Could experts help? Thanks!
Try out the tokenize() function (for splitting a string into its component parts) and then re-assembling it, using everything but the last part.
let $full-path := "/db/Liebherr/Content_Repository/Techpubs/Topics/HyraulicPowerDistribution/Released/TRN_282C_HYD_MOD_1_Drive_Shaft_Rev000.xml",
$segments := tokenize($full-path,"/")[position() ne last()]
return
concat(string-join($segments,'/'),'/')
For more details on these functions, check out their reference pages:
fn:tokenize()
fn:string-join()
fn:replace can do the job with a regular expression:
replace("/db/Liebherr/Content_Repository/Techpubs/Topics/HyraulicPowerDistribution/Released/TRN_282C_HYD_MOD_1_Drive_Shaft_Rev000.xml",
"[^/]+$",
"")
This can be done even with a single XPath 2.0 (subset of XQuery) expression:
substring($fullPath,
1,
string-length($fullPath) - string-length(tokenize($fullPath, '/')[last()])
)
where $fullPath should be substituted with the actual string, such as:
"/db/Liebherr/Content_Repository/Techpubs/Topics/HyraulicPowerDistribution/Released/TRN_282C_HYD_MOD_1_Drive_Shaft_Rev000.xml"

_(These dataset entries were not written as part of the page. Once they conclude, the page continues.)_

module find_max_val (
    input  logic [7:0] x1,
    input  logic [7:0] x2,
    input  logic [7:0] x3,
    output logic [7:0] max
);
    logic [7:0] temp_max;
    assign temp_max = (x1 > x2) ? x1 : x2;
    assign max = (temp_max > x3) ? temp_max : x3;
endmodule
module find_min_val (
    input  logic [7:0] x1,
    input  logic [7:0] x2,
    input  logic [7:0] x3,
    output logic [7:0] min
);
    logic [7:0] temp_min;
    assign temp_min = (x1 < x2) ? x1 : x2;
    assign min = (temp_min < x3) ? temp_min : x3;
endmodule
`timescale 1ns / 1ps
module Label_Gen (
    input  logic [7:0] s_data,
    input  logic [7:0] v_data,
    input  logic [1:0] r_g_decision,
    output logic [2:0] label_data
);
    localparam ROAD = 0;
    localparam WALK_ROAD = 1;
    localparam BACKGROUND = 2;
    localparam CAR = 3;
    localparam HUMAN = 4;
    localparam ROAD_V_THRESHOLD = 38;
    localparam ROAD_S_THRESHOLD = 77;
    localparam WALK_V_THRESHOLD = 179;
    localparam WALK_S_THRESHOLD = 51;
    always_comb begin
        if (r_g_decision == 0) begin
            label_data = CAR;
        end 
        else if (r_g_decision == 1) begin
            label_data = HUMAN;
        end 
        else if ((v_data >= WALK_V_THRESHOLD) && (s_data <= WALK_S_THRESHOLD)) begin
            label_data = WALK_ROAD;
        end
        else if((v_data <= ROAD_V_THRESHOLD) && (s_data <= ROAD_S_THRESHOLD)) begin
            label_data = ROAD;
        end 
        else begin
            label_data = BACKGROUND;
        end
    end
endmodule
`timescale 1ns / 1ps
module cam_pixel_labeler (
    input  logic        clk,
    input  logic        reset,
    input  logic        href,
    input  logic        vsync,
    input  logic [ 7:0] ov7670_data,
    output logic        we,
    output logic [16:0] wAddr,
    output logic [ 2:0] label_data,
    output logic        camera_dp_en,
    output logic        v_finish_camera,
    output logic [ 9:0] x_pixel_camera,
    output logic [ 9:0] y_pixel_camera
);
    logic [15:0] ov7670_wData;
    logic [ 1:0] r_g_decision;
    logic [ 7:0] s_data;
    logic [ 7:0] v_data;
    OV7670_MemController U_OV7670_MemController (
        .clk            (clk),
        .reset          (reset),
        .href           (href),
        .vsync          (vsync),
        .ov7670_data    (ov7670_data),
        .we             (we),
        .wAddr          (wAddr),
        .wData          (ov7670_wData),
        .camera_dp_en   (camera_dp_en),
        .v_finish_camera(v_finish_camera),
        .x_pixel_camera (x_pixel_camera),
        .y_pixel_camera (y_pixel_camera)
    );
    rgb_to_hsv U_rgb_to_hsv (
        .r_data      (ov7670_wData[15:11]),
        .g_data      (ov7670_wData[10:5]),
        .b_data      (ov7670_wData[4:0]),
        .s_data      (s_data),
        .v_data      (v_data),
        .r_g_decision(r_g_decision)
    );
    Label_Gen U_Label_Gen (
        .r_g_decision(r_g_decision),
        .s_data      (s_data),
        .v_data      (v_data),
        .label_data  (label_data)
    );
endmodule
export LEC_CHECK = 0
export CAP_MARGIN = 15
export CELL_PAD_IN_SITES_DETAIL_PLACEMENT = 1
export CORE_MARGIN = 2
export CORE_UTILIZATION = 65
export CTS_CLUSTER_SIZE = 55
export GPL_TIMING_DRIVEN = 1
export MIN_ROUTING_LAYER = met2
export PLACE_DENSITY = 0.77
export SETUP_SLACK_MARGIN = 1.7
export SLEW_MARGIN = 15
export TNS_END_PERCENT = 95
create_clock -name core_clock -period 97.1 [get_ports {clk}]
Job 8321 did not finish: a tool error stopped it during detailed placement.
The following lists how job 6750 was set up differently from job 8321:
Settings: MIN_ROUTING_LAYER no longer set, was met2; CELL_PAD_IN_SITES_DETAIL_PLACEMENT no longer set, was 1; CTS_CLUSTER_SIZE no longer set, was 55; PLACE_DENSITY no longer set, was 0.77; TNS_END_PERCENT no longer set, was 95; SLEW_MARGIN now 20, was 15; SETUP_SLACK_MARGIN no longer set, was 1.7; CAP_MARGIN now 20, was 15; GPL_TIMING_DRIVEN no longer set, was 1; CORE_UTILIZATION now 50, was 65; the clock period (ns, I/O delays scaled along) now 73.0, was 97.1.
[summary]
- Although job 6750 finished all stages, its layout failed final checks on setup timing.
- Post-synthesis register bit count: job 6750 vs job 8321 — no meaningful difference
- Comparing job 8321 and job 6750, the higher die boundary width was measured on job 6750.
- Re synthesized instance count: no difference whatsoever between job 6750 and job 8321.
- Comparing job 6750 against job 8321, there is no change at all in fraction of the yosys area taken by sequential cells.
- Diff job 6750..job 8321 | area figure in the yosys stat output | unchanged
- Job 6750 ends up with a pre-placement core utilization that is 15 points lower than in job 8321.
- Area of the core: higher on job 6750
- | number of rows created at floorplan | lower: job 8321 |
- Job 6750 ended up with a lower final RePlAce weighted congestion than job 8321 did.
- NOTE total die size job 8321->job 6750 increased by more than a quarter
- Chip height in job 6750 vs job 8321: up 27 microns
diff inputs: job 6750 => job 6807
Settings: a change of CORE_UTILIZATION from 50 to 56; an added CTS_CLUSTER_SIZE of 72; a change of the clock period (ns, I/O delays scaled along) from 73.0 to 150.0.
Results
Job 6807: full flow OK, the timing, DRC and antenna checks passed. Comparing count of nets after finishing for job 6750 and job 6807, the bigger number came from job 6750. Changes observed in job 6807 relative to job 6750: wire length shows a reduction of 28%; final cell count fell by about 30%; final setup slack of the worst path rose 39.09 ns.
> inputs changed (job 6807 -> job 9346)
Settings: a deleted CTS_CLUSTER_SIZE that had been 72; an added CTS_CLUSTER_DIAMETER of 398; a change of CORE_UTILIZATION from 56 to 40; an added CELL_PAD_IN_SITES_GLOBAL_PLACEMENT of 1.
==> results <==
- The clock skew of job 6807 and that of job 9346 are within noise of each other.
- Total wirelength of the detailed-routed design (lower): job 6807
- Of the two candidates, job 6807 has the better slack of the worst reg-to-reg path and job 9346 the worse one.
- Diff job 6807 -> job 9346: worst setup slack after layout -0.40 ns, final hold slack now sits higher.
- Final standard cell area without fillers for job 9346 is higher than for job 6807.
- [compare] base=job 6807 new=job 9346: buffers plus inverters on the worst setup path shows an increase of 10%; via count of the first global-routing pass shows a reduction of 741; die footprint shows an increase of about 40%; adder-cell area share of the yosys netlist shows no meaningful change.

The following code tokenizes, removes the last token, replaces it with an empty string, and joins back.
string-join(
(
tokenize(
"/db/Liebherr/Content_Repository/Techpubs/Topics/HyraulicPowerDistribution/Released/TRN_282C_HYD_MOD_1_Drive_Shaft_Rev000.xml",
"/"
)[position() ne last()],
""
),
"/"
)
It seems to return the desired result on try.zorba-xquery.com. Does this help?